In 2018 the Supreme Court handed down a few big wins for the small business community. On the labor front we were pleased that the Court agreed with NFIB that the National Labor Relations Act does not prohibit arbitration agreements in employment contracts, and that such agreements are protected by the Federal Arbitration Act. Likewise, we celebrated another major victory with the Supreme Court’s decision in Janus v. AFCME—which held that government cannot compel public sector employees to provide financial support to labor unions.

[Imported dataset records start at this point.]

==> inputs of v26 <==
// top
module top #(
    parameter D_WIDTH = 16,
    parameter Q_BITS  = 13
)(
  input logic [D_WIDTH - 1 : 0] angle_in,
  input logic signed [D_WIDTH - 1 : 0] currA_in,
  input logic signed [D_WIDTH - 1 : 0] currB_in,
  input logic signed [D_WIDTH - 1 : 0] currC_in,
  input logic signed [D_WIDTH - 1 : 0] currT_in,
  input logic        [D_WIDTH - 1 : 0] periodTop,
  output logic pwmA_out,
  output logic pwmB_out,
  output logic pwmC_out,
  input logic signed [D_WIDTH - 1 : 0]  kpd, kpq,
  input logic signed [D_WIDTH - 1 : 0]  kid, kiq,
  input logic clear_pid,
  input  logic clk,
  input  logic rstb,
  input  logic valid,
  output logic ready
);
  reg [         15 : 0] angle_r;
  reg [D_WIDTH - 1 : 0] currA_r;
  reg [D_WIDTH - 1 : 0] currB_r;
  reg [D_WIDTH - 1 : 0] currC_r;
  reg [D_WIDTH - 1 : 0] currT_r;
  reg [         15 : 0] periodTop_r;
  reg [4:0]             state;
  reg  [D_WIDTH - 1 : 0] a_in_matmul;
  reg  [D_WIDTH - 1 : 0] b_in_matmul;
  reg  [1:0]             op_in_matmul;
  wire [D_WIDTH - 1 : 0] a_out_matmul;
  wire [D_WIDTH - 1 : 0] b_out_matmul;
  reg [D_WIDTH - 1 : 0] c_out_calc;
  reg [D_WIDTH - 1 : 0] park_d_r, park_q_r;
  reg [D_WIDTH - 1 : 0] va_r, vb_r;
  wire    cordic_out_valid;
  wire    matmul_out_valid;
  wire    pid_d_out_valid;
  wire    pid_q_out_valid;
  wire    svm_out_valid;
  reg     cordic_done;
  reg     clarke_done;
  reg     pid_d_done;
  reg     pid_q_done;
  wire    [         15 : 0] sin, cos;
  wire    [D_WIDTH - 1 : 0] pid_d_out, pid_q_out;
  reg     start_cordic;
  reg     start_matmul;
  reg     start_PID;
  reg     start_svm;
  always @(posedge clk or negedge rstb) begin
    if (!rstb) begin
      angle_r       <= 0;
      currA_r       <= 0;
      currB_r       <= 0;
      currC_r       <= 0;
      currT_r       <= 0;
      periodTop_r   <= 0;
      state         <= 0;
      ready         <= 1;
      start_cordic  <= 0;
  ...
export LEC_CHECK = 0
export ABC_AREA = 1
export CAP_MARGIN = 20
export CORE_MARGIN = 2
export CORE_UTILIZATION = 72
export CTS_CLUSTER_DIAMETER = 373
export CTS_CLUSTER_SIZE = 97
export PLACE_DENSITY = 0.6
export SLEW_MARGIN = 20
export TNS_END_PERCENT = 5
create_clock -name core_clock -period 3.58 [get_ports {clk}]
run.sh (not shown) runs the stock make flow with config.mk's settings and CLKGATE_MAP_FILE=.
==> inputs of v5, as changes to v26 <==
- ABC_AREA: 1 -> default
- CORE_UTILIZATION: 72 -> 63
- CTS_CLUSTER_DIAMETER: 373 -> default
- CTS_CLUSTER_SIZE: 97 -> 93
- PLACE_DENSITY: 0.6 -> 0.37
- TNS_END_PERCENT: 5 -> default
==> flow/constraint.sdc (replaced) <==
create_clock -name core_clock -period 8.8 [get_ports {clk}]
set_input_delay 1.7600 -clock core_clock [delete_from_list [all_inputs] [get_ports {clk}]]
set_output_delay 1.7600 -clock core_clock [all_outputs]
set_load 0.01 [all_outputs]
==> notes <==
- Between v5 and v26, the lower die area is in v26 (gap about 7%, measured against v26).
- v26 never finished: it broke off in global routing. v5 completed with no timing, DRC or antenna violations.
- Between v26 and v5, the lower synthesized cell count is in v5 (gap 28%, measured against v5).
- Of v26 and v5, v26 has the higher area after synthesis (gap about 7%, measured against v5).
==> figures <==
metric                                                                           v26            v5
Result of the run                                             stopped before the end  timing/DRC/antenna clean
Last stage reached                                                    global routing             -
Xor+xnor area frac                                                           0.01656       0.03982
Overall die area                                                        143300 sq um  153200 sq um
Area fraction in mux cells                                                 0.0001115       0.02744
Seq share, synth                                                              0.2099        0.2242
Number of hold buffers added after cts                                             1             0
H-tree levels                                                                      1             3
Floorplan Core Area                                                     139400 sq um  149400 sq um
Hpwl dp                                                                     270.3 mm      197.5 mm
Fraction of the mapped netlist area in simple logic gates                     0.1978        0.1388
Top cell area share                                                           0.2355        0.2515
YS chip area                                                            101000 sq um   94580 sq um
Number of clock buffers inserted by TritonCTS                                     12            96
Gate count of the mapped netlist                                               13130         10290
Area fraction in full adders, half adders and majority gates                  0.3461        0.3696
Std cell rows                                                                    137           142
Synthesized net count                                                          15380         12530

========
==> inputs of run D <==
top again, from the RTL that the note above started with.
## top
module top #(
    parameter D_WIDTH = 16,
    parameter Q_BITS  = 13
)(
  input logic [D_WIDTH - 1 : 0] angle_in,
  input logic signed [D_WIDTH - 1 : 0] currA_in,
  input logic signed [D_WIDTH - 1 : 0] currB_in,
  input logic signed [D_WIDTH - 1 : 0] currC_in,
  input logic signed [D_WIDTH - 1 : 0] currT_in,
  input logic        [D_WIDTH - 1 : 0] periodTop,
  output logic pwmA_out,
  output logic pwmB_out,
  output logic pwmC_out,
  input logic signed [D_WIDTH - 1 : 0]  kpd, kpq,
  input logic signed [D_WIDTH - 1 : 0]  kid, kiq,
  input logic clear_pid,
  input  logic clk,
  input  logic rstb,
  input  logic valid,
  output logic ready
);
export LEC_CHECK = 0
export ABC_AREA = 0
export CAP_MARGIN = 20
export CELL_PAD_IN_SITES_DETAIL_PLACEMENT = 0
export CORE_ASPECT_RATIO = 1.04
export CORE_MARGIN = 2
export CORE_UTILIZATION = 72
export MAX_ROUTING_LAYER = met5
export MIN_ROUTING_LAYER = met1
export PLACE_DENSITY_LB_ADDON = 0.2
export SETUP_SLACK_MARGIN = 1.38
export SLEW_MARGIN = 20
create_clock -name core_clock -period 5.08 [get_ports {clk}]
==> run M (differences from run D) <==
==> flow/config.mk (replaced) <==
export PLATFORM = sky130hd
export DESIGN_NAME = top
export DESIGN_NICKNAME = top
export VERILOG_FILES = /design/flow/design.v
export SDC_FILE = /design/flow/constraint.sdc
export NUM_CORES = 4
export LEC_CHECK = 0
export CAP_MARGIN = 20
export CORE_MARGIN = 2
export CORE_UTILIZATION = 50
export PLACE_DENSITY = 0.6
export SLEW_MARGIN = 20
==> flow/constraint.sdc (replaced) <==
create_clock -name core_clock -period 8.74 [get_ports {clk}]
set_input_delay 1.7480 -clock core_clock [delete_from_list [all_inputs] [get_ports {clk}]]
set_output_delay 1.7480 -clock core_clock [all_outputs]
set_load 0.01 [all_outputs]
==> run Z (differences from run D) <==
==> flow/config.mk (replaced) <==
export PLATFORM = sky130hd
export DESIGN_NAME = top
export DESIGN_NICKNAME = top
export VERILOG_FILES = /design/flow/design.v
export SDC_FILE = /design/flow/constraint.sdc
export NUM_CORES = 4
export LEC_CHECK = 0
export ABC_AREA = 1
export CAP_MARGIN = 0
export CELL_PAD_IN_SITES_DETAIL_PLACEMENT = 0
export CORE_ASPECT_RATIO = 1.04
export CORE_MARGIN = 2
export CORE_UTILIZATION = 64
export CTS_CLUSTER_SIZE = 37
export MAX_ROUTING_LAYER = met5
export MIN_ROUTING_LAYER = met1
export PLACE_DENSITY_LB_ADDON = 0.04
export SLEW_MARGIN = 20
==> flow/constraint.sdc (replaced) <==
create_clock -name core_clock -period 12.3 [get_ports {clk}]
set_input_delay 2.4600 -clock core_clock [delete_from_list [all_inputs] [get_ports {clk}]]
set_output_delay 2.4600 -clock core_clock [all_outputs]
set_load 0.01 [all_outputs]
==> comparison <==
Run Z finished with timing, DRC and antenna clean. Run D ran to the end with violations: negative setup slack. Run M finished clean. Between run D and run M, the lower die area is in run D (gap about 30%, measured against run M). The lowest fmax belongs to run Z, the highest to run D. Non-clock buffer count, lowest first: run Z, run M, run D. Clock power: run D > run M > run Z. Count of clock-buffer cells in the layout: run Z < run D < run M. In run D the via count is larger than in run M, by 23%. In run D the wire length is larger than in run Z, by 14%. Critical path depth, highest first: run M, run D, run Z. Between run Z and run M, the lower area after synthesis is in run M (gap about 7%, measured against run M). Clock skew, highest first: run Z, run D, run M. In run Z the core utilization is lower than in run D, by 19 points.
==> figures <==
| metric | run M | run Z | run D |
|---|---|---|---|
| Smallest hold slack | 0.461 ns | 0.469 ns | 0.353 ns |
| Area fraction in mux cells | 2.74% | 0.0111% | 2.74% |
| Inverter count | 1729 | 2725 | 1729 |
| Worst stage delay on the critical path | 0.58 ns | 1.02 ns | 0.88 ns |
| Crit path arrival time | 8.78 ns | 8.84 ns | 8.64 ns |
| Non-clock buffer area fraction after layout | 2.61% | 2.07% | 10.6% |
| Maximum vdd drop | 178 uV | 1460 uV | 290 uV |
| Area fraction in xor and xnor cells | 3.98% | 1.66% | 3.98% |
| Number of cells on the critical path | 26 | 22 | 23 |
| Count leader, synth | sky130_fd_sc_hd__inv_1 | sky130_fd_sc_hd__nand2_1 | sky130_fd_sc_hd__inv_1 |
| Cell internal power dissipation | 6.70 mW | 6.18 mW | 11.5 mW |
| Cells on worst reg2reg path | 26 | 22 | 23 |
| Fillers | 17200 | 13200 | 6005 |
| Post-CTS clock slew at the launch and capture registers of the worst setup and hold paths | 0.06 ns | 0.06 ns | 0.07 ns |
| Net count reported at finish | 12500 | 15300 | 13600 |
| Number of buffers other than clock buffers in the final layout | 295 | 243 | 1405 |
| Taps Inserted | 2495 | 2100 | 1712 |
| Die span in x | 439 um | 394 um | 359 um |
| Drt wl/cell | 20.1 um | 19.6 um | 25.8 um |
| Reg2Reg Capture Point | svm0.tC[14] | svm0.tC[9] | cordic0.cos[15] |
| Outcome | timing/DRC/antenna clean | timing/DRC/antenna clean | failed layout checks |
| Reasons for failing layout checks | - | - | negative setup slack |
| Sequential share of cell area | 20.7% | 19.7% | 18.6% |
| Pre-CTS setup slack | 0.668 ns | 4.17 ns | -1.95 ns |
Power is estimated from default activity; no workload was simulated.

NFIB Small Business Legal Center’s Executive Director, Karen Harned, explained why Janus was such a meaningful decision for the small business community (even though the case concerned public employee unions) in this SCOTUS Blog post.
So, what’s on the docket for 2018?
At present the Supreme Court is set to decide at least three vital cases in 2019—one raising an important issue for small business landowners, another of importance to manufacturers, and another of broad importance to the administrative state. But, so far, the Supreme Court’s labor docket for the 2018-19 term is surprisingly sparse.
Yet there are some interesting issues percolating. And we’ve asked the Supreme Court to take-up a few notable employment/labor cases:
Reliance on Salary History under the Equal Pay Act
We are urging the Supreme Court to grant certiorari in Fresno County Superintended of Schools v. Rizo—a case out of the Ninth Circuit that shocked employers when it held that pay disparities may not be justified by wage or salary history, a decision that triggers unforeseen liabilities on employers throughout the west who have relied, in good faith, on prior case law. We’ve noted that this decision created a major conflict in the court of appeals and put employers in a very difficult position.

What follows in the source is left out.